ASSIGNMENT => Work out how many lines in these entries include the string "design", and give only that figure.

(Collected data entries)
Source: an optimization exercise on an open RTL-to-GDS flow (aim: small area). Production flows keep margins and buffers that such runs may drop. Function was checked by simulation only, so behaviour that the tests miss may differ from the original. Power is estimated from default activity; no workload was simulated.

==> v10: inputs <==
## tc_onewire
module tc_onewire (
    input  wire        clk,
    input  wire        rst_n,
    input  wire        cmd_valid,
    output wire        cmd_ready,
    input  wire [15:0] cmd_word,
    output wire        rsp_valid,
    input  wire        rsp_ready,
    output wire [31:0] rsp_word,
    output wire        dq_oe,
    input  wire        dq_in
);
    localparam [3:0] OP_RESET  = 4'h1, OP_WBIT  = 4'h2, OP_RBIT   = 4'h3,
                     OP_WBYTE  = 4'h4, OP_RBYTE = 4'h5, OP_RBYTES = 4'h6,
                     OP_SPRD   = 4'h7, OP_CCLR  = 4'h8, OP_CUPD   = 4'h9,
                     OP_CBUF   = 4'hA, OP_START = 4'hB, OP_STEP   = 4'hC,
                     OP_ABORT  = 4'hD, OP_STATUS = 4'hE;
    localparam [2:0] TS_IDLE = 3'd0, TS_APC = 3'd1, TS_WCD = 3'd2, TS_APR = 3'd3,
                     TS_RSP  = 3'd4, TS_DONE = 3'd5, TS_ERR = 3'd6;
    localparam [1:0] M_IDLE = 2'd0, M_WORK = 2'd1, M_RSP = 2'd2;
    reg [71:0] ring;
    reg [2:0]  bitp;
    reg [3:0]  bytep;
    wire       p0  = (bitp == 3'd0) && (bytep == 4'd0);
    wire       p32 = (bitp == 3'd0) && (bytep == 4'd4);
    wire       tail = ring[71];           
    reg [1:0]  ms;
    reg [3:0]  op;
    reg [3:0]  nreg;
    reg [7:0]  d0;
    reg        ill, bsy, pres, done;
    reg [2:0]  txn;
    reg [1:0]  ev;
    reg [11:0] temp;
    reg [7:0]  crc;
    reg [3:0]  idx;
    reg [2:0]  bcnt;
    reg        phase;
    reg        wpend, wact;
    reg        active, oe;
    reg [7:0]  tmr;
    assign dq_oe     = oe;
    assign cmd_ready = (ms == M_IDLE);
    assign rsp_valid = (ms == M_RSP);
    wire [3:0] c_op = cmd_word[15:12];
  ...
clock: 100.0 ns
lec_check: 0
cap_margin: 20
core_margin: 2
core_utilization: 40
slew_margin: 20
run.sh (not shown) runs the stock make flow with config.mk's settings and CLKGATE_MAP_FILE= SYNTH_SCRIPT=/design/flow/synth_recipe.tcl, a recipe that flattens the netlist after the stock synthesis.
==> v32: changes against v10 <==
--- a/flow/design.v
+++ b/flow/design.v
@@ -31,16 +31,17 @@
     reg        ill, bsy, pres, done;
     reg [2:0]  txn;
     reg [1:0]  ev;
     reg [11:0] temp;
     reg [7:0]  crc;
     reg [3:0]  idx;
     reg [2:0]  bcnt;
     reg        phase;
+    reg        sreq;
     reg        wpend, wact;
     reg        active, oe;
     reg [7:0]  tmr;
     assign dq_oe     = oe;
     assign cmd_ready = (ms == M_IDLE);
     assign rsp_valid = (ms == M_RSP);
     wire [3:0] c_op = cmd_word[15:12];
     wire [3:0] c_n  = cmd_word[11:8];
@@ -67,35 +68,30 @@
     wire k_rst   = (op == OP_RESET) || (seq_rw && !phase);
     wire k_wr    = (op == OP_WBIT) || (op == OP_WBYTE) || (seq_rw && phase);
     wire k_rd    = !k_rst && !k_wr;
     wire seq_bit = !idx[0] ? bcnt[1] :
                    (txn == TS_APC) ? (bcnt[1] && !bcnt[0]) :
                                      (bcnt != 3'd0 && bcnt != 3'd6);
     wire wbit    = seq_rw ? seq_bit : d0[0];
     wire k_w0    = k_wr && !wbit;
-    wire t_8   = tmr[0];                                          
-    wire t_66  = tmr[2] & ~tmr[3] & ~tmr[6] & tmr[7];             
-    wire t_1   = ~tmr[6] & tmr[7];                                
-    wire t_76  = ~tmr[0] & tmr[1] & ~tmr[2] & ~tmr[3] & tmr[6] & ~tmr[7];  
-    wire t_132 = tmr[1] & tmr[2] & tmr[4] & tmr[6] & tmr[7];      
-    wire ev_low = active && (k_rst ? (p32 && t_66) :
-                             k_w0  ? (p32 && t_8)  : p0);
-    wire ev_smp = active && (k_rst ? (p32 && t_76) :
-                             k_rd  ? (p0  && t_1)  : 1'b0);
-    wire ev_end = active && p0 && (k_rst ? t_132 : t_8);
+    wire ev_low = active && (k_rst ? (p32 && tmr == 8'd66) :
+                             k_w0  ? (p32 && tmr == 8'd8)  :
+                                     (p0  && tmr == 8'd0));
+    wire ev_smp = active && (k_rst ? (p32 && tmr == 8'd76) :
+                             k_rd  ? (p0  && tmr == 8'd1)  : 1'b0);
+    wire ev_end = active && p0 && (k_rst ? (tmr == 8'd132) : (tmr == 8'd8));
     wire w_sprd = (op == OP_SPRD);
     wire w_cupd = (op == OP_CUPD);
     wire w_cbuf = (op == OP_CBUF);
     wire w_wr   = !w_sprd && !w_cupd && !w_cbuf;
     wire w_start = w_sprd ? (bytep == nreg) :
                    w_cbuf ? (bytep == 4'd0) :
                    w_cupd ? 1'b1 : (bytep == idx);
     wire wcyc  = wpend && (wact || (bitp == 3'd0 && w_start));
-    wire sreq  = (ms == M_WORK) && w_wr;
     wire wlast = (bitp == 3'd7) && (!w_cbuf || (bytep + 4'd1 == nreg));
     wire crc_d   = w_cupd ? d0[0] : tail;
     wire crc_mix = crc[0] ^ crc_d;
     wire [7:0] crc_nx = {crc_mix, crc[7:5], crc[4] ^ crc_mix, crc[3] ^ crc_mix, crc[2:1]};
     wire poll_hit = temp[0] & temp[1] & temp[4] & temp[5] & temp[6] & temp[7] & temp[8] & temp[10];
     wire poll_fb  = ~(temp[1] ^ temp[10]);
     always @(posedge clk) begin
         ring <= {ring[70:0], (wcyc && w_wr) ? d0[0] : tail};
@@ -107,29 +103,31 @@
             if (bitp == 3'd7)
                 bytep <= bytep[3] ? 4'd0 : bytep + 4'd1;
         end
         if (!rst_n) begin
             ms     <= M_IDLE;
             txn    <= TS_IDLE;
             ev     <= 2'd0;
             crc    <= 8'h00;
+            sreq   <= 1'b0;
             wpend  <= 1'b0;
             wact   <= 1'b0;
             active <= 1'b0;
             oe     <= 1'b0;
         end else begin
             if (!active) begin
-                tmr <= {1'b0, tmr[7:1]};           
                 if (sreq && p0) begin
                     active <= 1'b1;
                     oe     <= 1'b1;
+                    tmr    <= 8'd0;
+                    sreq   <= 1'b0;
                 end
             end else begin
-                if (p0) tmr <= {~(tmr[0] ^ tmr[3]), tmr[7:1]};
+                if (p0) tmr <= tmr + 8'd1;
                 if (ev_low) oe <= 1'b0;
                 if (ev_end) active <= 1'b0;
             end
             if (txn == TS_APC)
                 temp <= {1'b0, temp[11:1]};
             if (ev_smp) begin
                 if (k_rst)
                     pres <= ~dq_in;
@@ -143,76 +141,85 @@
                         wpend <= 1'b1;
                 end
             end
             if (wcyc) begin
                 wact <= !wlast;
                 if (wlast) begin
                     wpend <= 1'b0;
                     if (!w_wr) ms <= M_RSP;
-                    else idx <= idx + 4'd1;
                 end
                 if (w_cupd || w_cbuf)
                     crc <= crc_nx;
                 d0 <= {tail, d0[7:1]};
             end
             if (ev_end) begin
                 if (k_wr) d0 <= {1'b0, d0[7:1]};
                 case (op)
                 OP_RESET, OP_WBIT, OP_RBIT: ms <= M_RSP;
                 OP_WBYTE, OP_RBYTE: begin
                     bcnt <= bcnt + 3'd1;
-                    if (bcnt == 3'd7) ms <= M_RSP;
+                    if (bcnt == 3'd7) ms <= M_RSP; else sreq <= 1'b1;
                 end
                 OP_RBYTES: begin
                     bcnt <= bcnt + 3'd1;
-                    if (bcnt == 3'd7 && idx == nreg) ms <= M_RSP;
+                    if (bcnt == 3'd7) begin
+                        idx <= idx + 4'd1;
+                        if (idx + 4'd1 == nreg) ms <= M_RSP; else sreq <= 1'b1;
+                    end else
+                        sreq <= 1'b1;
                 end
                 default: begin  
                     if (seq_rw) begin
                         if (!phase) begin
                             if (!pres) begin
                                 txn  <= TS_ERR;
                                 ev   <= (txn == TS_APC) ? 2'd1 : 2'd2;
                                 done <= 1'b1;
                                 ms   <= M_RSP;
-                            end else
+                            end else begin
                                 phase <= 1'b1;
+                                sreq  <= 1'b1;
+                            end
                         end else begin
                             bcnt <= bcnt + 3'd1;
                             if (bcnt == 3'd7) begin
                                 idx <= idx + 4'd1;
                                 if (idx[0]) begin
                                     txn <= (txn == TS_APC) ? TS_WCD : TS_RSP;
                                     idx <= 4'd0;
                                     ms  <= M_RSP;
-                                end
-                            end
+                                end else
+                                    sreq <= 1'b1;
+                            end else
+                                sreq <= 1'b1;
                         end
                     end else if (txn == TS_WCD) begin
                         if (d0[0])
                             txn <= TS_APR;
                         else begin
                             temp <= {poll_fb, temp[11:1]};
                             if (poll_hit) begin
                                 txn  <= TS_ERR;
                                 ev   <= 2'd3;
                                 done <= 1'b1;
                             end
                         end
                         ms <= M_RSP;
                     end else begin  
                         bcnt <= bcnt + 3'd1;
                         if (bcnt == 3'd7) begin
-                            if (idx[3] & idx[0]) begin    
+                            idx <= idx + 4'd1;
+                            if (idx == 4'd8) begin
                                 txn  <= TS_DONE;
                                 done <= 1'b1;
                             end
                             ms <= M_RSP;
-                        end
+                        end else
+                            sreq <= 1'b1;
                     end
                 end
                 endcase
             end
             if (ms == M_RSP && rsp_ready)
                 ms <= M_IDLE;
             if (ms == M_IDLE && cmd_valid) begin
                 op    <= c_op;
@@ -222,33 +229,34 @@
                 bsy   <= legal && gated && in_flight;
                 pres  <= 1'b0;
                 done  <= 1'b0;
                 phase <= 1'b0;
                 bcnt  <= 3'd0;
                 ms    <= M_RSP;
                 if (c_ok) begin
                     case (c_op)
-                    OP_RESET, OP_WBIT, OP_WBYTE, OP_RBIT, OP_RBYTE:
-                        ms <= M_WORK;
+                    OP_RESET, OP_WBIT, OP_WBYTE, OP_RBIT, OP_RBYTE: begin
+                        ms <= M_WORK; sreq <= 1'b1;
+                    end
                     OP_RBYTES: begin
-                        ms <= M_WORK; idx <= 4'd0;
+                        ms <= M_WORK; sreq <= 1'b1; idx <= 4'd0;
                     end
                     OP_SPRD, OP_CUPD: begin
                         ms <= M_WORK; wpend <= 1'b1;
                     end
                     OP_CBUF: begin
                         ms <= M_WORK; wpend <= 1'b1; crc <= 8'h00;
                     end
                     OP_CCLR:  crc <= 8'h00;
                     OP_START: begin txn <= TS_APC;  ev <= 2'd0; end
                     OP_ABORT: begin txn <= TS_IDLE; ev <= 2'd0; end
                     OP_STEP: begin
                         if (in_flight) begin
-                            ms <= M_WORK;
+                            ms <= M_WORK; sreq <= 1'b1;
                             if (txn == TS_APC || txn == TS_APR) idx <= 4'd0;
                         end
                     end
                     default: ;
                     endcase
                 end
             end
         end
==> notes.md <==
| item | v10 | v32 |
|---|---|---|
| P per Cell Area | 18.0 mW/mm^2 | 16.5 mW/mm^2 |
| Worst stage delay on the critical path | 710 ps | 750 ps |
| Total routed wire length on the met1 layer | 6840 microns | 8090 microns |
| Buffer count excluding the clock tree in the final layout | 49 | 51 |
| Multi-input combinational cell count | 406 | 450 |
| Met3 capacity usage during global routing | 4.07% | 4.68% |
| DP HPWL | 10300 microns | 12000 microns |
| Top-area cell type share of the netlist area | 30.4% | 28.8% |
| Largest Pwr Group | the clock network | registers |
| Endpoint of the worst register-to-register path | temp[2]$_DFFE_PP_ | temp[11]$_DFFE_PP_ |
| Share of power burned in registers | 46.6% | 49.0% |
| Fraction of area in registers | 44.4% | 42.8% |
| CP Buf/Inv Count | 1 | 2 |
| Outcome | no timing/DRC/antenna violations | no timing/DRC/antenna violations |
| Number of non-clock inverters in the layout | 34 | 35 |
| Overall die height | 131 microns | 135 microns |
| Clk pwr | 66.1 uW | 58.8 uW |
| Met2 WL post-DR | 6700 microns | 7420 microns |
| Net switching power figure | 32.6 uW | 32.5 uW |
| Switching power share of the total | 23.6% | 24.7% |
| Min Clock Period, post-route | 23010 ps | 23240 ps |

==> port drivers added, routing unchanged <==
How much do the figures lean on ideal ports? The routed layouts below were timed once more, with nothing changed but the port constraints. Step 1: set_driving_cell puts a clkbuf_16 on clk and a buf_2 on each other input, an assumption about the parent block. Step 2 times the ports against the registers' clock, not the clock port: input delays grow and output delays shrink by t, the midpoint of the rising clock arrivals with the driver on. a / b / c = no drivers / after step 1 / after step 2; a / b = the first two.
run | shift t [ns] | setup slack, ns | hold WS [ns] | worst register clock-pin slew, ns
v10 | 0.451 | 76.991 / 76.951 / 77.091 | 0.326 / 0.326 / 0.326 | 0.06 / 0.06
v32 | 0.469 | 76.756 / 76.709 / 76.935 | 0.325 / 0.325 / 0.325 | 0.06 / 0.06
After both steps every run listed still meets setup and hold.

SOLUTION TO THE PROBLEM => 3